■ **RECORDED INFORMATION**:

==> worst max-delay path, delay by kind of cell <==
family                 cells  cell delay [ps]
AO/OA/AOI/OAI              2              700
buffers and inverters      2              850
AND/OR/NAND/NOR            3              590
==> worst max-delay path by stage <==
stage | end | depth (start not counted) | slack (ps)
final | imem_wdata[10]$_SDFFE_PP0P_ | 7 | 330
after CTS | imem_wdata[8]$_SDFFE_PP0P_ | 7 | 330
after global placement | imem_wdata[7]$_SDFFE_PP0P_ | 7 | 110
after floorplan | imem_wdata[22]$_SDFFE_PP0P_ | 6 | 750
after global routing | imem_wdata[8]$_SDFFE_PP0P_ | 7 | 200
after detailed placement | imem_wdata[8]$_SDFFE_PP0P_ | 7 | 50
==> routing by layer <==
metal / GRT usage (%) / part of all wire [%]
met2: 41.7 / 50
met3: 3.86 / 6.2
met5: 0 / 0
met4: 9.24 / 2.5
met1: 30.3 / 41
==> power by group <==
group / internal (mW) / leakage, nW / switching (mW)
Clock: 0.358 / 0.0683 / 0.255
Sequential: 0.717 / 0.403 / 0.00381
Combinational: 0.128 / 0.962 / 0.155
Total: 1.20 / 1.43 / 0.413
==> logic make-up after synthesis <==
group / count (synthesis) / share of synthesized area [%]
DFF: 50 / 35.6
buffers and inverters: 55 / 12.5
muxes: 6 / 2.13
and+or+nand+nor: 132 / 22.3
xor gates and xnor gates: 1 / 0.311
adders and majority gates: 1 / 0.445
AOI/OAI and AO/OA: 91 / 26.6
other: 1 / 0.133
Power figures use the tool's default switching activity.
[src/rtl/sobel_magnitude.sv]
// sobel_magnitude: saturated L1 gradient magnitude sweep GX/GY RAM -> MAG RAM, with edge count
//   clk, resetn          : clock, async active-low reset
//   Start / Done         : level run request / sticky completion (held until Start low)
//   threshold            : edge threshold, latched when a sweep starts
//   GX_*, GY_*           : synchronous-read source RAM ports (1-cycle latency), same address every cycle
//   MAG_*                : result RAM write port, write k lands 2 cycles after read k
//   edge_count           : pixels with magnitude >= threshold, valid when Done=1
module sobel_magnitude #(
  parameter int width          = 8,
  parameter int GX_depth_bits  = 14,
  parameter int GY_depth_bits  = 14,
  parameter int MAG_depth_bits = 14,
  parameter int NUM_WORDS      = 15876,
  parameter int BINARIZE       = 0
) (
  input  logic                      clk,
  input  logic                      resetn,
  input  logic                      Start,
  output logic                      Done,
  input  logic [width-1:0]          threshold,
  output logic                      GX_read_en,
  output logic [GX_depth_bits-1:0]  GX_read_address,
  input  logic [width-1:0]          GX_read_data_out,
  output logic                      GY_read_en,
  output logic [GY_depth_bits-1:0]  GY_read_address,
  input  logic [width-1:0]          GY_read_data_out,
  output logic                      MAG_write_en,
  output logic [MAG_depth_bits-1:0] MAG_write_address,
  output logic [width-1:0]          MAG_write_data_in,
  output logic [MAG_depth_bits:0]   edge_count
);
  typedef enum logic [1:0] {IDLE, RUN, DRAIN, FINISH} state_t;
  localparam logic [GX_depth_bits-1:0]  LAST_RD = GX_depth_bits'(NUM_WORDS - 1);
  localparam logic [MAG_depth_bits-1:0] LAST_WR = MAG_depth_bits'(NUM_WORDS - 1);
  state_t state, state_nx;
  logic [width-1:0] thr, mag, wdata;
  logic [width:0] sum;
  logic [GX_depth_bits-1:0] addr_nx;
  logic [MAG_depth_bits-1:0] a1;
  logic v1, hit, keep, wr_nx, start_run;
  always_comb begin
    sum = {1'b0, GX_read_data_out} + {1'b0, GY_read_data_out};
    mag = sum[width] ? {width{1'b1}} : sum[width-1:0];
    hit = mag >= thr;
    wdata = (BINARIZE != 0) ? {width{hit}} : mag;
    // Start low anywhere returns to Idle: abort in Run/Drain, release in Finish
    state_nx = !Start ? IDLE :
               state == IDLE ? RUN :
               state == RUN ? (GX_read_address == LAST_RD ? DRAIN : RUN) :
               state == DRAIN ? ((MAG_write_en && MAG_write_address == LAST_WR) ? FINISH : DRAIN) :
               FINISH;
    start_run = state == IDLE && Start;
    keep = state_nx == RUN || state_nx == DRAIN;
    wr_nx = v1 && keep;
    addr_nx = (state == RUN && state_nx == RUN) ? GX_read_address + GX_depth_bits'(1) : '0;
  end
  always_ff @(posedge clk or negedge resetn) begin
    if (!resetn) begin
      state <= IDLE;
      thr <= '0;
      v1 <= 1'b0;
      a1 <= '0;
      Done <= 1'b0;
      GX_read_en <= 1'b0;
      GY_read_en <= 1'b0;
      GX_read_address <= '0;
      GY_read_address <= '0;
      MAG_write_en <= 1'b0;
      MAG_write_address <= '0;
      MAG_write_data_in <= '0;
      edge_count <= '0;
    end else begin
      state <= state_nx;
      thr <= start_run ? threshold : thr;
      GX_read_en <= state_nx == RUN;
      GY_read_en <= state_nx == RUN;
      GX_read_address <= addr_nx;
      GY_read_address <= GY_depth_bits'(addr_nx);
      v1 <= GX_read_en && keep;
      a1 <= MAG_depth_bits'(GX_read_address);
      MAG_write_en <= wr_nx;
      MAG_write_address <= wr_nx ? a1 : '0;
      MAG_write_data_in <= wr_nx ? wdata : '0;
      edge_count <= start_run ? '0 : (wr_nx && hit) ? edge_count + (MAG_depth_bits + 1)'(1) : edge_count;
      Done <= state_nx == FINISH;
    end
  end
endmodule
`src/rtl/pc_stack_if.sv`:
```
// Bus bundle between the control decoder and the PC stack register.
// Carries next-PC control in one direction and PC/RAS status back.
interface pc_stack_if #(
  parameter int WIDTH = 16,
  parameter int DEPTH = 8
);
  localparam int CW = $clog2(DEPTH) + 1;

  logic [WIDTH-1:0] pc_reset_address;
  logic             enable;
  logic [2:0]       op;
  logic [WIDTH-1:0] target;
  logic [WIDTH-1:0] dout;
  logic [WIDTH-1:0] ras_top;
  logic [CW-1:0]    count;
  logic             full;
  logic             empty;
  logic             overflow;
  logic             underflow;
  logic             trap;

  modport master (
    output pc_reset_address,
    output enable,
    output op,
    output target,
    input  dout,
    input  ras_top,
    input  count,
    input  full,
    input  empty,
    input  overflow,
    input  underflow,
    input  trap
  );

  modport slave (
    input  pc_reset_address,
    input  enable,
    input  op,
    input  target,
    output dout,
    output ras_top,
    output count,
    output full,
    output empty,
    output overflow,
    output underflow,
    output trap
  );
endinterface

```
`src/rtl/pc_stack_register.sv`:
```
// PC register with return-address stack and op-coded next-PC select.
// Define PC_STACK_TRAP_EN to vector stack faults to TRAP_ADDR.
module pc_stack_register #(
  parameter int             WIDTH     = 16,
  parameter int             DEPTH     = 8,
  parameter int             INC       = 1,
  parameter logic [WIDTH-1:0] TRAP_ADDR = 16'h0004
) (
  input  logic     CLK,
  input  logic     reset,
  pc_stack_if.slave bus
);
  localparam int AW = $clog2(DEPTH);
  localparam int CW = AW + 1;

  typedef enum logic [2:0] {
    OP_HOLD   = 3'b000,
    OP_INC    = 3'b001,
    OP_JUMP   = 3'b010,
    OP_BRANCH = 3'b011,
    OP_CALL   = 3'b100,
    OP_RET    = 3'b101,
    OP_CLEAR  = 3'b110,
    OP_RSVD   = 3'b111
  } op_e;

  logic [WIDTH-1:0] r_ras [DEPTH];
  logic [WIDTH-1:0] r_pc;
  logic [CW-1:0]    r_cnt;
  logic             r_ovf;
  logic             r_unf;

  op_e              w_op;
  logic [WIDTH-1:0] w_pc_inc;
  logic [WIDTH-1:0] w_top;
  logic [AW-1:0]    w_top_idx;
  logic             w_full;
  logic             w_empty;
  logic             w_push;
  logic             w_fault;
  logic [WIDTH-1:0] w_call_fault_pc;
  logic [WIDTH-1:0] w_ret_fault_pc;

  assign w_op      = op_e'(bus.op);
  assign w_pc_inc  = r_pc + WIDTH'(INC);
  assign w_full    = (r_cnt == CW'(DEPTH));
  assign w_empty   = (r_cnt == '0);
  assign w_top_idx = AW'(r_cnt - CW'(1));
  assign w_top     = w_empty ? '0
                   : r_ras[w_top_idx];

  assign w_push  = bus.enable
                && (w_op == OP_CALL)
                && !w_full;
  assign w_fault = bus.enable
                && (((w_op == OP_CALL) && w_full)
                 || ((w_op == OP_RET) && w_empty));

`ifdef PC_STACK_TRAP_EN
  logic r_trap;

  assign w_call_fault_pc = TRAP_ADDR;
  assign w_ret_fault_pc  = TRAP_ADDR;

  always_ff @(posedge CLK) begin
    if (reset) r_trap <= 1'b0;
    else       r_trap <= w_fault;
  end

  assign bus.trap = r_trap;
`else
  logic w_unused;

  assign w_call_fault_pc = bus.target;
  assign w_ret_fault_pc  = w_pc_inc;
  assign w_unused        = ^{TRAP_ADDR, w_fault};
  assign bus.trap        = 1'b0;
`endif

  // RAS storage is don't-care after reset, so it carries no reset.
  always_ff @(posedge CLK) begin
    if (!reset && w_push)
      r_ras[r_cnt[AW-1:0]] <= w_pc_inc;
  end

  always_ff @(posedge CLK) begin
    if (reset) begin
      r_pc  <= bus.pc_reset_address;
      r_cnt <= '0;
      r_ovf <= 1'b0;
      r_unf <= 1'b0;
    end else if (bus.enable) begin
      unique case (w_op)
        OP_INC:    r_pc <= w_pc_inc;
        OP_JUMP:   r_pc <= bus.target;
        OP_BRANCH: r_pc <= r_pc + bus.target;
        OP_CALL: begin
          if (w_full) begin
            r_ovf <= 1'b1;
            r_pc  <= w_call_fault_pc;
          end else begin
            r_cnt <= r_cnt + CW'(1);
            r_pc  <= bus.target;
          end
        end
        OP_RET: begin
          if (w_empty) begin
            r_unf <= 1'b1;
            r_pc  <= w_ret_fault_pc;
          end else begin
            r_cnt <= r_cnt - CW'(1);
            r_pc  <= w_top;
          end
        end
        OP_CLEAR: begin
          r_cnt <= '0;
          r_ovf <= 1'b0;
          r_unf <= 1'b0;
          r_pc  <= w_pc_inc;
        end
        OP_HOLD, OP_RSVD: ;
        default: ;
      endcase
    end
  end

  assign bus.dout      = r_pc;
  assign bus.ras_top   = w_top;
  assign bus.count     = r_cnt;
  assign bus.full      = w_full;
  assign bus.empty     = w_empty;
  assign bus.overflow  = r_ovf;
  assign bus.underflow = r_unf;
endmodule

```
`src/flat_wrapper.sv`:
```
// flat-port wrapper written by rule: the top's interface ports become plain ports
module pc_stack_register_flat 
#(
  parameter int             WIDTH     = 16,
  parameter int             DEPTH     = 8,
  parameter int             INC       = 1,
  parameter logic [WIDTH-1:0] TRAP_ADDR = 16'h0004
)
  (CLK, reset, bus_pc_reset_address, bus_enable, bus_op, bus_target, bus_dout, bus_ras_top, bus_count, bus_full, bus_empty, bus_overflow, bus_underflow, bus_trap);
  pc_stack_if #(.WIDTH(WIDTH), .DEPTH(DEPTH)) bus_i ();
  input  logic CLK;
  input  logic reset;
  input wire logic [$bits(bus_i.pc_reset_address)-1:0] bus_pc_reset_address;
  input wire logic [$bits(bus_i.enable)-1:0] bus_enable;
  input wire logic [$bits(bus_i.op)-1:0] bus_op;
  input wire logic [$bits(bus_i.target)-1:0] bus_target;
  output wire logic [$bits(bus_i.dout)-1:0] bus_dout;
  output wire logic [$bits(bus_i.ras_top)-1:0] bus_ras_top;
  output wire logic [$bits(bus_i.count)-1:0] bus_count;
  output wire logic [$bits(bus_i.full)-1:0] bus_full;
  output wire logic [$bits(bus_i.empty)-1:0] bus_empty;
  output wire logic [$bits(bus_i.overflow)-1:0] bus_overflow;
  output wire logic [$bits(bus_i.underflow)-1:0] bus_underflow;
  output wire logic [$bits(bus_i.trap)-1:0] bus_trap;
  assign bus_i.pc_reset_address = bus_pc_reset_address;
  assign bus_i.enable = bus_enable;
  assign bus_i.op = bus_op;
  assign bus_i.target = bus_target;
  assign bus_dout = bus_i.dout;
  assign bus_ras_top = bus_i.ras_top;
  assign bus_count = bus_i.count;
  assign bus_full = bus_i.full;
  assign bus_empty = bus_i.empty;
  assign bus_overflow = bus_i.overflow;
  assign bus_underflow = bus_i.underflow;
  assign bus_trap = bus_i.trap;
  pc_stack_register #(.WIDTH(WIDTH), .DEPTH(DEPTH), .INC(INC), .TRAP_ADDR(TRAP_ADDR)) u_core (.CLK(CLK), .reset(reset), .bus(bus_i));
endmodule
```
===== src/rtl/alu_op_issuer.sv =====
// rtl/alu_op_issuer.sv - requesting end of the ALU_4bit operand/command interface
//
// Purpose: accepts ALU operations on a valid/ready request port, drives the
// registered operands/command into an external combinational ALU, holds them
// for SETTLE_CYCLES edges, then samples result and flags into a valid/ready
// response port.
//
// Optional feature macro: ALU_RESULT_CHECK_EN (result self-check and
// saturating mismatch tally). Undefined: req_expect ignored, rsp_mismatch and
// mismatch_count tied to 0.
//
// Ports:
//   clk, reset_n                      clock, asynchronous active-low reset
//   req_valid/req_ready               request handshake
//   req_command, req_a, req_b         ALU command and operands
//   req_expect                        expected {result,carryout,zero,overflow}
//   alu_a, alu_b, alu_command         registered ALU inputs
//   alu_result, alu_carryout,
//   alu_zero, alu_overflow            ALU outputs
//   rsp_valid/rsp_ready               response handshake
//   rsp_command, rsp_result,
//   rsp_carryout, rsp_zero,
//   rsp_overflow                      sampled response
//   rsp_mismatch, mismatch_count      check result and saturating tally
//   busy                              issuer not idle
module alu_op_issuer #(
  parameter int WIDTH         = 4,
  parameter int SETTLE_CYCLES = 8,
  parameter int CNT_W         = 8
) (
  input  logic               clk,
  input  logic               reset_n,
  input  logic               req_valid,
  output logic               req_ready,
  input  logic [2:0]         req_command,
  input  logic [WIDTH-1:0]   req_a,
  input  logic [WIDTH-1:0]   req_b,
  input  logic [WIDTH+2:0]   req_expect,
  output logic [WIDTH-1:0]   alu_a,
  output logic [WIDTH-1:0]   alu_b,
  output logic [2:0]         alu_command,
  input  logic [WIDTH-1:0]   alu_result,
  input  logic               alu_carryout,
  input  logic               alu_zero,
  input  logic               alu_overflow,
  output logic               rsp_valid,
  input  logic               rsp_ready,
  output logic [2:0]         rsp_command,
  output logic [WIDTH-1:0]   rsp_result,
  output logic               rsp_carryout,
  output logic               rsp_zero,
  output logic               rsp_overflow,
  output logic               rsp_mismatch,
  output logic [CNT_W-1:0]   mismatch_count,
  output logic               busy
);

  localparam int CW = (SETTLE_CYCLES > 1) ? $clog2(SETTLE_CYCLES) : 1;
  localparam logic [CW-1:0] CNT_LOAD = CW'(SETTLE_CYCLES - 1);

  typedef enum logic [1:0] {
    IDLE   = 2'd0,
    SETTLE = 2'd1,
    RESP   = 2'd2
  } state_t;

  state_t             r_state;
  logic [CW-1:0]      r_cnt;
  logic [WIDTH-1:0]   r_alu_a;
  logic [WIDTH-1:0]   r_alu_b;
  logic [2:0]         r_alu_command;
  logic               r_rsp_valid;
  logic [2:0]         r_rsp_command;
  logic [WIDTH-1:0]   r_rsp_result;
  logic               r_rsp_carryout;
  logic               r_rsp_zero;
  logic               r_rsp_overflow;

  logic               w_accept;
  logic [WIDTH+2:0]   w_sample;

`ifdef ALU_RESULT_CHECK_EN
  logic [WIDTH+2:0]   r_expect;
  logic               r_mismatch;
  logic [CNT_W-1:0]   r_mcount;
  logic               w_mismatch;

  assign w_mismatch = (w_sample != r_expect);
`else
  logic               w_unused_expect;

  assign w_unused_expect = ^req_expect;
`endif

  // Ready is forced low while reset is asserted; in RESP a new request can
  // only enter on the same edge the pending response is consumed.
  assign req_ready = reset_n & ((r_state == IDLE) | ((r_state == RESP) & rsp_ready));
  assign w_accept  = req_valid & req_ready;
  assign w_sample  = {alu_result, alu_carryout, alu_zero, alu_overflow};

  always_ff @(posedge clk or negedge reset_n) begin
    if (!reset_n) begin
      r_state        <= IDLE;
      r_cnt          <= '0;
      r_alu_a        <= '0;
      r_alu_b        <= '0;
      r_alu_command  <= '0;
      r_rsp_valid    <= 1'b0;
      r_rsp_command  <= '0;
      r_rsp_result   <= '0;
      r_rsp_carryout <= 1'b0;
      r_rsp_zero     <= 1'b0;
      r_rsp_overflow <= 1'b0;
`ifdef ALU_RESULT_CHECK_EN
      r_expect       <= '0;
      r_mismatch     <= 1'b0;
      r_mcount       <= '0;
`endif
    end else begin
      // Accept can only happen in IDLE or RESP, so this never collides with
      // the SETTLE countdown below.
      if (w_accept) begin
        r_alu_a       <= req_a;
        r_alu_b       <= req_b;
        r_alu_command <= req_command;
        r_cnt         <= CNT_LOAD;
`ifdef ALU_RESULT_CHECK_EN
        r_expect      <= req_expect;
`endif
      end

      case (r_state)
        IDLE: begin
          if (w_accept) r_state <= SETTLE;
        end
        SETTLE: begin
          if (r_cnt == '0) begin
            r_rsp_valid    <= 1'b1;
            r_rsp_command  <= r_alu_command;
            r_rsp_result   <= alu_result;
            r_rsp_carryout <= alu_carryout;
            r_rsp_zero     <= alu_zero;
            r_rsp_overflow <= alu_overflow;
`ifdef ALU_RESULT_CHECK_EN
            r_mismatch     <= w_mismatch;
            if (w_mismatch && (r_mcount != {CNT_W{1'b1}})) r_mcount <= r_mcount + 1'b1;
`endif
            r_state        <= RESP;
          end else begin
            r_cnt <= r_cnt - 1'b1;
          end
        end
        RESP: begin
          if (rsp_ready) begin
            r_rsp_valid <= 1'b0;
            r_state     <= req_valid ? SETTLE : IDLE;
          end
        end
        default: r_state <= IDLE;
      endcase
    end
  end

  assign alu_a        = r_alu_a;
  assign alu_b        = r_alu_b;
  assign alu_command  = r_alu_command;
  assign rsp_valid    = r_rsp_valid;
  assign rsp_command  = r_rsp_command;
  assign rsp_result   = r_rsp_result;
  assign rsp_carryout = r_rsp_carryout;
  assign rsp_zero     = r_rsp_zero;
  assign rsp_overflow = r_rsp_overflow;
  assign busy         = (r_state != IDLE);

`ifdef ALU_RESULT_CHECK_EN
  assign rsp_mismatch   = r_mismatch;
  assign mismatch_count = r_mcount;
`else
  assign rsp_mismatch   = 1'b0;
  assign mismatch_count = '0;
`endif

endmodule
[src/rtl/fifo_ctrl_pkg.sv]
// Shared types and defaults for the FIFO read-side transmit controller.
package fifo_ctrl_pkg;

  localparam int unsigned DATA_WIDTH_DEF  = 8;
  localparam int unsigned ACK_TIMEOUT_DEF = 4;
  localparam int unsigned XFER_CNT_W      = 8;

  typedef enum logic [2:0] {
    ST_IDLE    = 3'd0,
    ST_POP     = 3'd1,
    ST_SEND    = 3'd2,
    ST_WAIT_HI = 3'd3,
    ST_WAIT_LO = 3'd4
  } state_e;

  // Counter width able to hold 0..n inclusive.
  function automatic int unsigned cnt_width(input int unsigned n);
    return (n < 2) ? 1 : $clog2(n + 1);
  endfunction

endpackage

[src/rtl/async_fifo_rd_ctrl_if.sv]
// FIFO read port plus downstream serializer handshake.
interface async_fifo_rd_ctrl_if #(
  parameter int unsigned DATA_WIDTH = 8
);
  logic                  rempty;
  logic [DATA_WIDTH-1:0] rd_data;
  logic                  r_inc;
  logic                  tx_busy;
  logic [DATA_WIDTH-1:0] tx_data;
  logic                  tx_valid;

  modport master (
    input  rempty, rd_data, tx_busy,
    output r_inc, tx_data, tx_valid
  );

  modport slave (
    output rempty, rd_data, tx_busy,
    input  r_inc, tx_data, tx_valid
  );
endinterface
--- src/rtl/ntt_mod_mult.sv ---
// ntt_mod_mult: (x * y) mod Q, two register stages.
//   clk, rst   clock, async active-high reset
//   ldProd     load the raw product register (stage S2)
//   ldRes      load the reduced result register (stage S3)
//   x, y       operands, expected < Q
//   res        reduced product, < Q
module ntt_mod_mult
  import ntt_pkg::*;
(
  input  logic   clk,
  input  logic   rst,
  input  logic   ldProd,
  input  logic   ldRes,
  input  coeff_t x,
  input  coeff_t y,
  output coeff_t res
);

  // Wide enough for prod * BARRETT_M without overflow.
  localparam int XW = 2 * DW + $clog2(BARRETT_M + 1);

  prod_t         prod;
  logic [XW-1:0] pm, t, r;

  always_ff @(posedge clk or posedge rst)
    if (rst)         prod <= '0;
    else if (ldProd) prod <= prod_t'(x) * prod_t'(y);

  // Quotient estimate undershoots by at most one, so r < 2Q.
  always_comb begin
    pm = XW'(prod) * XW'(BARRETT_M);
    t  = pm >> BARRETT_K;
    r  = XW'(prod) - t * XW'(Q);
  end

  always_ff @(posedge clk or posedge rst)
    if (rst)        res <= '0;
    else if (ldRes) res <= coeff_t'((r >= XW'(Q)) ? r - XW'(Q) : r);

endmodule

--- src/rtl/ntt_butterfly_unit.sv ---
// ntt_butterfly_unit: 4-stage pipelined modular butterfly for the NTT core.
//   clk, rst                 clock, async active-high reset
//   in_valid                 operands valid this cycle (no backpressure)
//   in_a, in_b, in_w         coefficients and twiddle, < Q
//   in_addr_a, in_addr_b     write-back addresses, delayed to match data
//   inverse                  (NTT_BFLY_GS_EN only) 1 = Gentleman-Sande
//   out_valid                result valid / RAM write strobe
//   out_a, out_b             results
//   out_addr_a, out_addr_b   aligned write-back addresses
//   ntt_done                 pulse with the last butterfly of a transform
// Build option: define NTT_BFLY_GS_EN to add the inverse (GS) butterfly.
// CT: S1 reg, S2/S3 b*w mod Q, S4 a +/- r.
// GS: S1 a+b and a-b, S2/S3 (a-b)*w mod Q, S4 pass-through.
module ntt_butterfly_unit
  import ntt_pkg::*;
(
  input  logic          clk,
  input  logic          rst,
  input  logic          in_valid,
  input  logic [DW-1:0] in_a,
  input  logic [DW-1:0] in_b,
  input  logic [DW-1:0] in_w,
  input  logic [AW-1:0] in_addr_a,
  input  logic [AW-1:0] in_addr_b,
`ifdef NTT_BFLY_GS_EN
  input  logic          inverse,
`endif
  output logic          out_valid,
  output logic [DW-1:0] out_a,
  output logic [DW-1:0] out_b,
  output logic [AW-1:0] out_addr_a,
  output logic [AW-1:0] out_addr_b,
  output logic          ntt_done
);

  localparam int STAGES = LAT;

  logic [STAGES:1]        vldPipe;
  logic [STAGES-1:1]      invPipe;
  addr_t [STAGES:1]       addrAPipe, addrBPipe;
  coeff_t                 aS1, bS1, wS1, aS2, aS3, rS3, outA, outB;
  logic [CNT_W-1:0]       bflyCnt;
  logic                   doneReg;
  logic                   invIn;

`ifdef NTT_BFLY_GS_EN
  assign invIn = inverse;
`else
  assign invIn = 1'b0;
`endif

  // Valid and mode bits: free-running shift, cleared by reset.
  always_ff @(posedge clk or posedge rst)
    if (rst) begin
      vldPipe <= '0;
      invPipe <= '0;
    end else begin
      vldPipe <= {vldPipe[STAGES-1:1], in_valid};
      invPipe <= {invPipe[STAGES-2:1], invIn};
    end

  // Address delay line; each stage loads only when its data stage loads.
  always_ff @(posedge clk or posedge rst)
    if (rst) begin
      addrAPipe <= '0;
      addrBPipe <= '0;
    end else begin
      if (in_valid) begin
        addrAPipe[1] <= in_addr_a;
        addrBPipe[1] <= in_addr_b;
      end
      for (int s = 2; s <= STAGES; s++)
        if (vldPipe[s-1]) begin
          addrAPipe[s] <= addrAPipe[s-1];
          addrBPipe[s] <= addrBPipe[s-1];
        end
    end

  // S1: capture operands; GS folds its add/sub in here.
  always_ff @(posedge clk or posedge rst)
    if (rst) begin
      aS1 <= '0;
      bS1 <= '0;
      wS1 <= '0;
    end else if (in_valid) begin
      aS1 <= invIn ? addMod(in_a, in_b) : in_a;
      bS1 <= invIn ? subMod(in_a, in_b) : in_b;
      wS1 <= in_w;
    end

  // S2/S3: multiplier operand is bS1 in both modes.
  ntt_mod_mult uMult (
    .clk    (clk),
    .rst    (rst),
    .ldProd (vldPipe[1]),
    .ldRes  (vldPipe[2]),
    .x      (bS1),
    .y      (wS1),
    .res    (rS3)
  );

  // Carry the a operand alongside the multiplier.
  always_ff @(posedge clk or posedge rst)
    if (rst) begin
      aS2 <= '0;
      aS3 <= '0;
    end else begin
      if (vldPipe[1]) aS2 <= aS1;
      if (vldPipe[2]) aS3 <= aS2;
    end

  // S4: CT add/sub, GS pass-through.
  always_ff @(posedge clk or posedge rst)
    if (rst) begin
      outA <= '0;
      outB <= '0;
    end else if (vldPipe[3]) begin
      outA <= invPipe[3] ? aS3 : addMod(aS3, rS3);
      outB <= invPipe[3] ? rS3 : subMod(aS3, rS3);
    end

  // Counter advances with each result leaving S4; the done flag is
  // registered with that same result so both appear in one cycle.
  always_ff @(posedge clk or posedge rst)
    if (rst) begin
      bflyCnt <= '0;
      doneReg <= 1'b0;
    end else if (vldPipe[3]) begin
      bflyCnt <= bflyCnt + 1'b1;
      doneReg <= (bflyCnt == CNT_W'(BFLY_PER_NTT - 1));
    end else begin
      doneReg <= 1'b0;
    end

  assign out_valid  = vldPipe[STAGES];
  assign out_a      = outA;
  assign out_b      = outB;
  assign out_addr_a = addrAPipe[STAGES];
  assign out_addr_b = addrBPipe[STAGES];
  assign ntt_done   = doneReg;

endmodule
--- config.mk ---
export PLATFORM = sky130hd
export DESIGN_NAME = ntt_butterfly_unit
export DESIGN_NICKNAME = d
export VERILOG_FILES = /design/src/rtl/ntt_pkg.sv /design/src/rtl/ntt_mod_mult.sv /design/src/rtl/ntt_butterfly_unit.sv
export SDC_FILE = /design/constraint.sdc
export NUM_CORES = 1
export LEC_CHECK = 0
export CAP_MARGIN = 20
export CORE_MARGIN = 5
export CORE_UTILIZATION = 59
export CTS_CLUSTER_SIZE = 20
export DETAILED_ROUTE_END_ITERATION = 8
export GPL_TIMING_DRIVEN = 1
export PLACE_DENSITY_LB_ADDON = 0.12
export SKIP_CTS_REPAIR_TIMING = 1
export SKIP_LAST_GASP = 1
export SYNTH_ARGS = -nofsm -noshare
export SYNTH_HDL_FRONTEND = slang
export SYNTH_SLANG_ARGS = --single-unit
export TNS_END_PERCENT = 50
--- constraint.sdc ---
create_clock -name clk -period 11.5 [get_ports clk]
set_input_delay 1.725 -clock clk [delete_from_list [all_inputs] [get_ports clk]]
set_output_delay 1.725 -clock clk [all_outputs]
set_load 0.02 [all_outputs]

■ **WHAT YOU HAVE TO DO**:
Reproduce, line for line, the material, starting at its first line, and end once the line holding "stage | end" has been output.

■ **TASK RESPONSE**:
==> worst max-delay path, delay by kind of cell <==
family                 cells  cell delay [ps]
AO/OA/AOI/OAI              2              700
buffers and inverters      2              850
AND/OR/NAND/NOR            3              590
==> worst max-delay path by stage <==
stage | end | depth (start not counted) | slack (ps)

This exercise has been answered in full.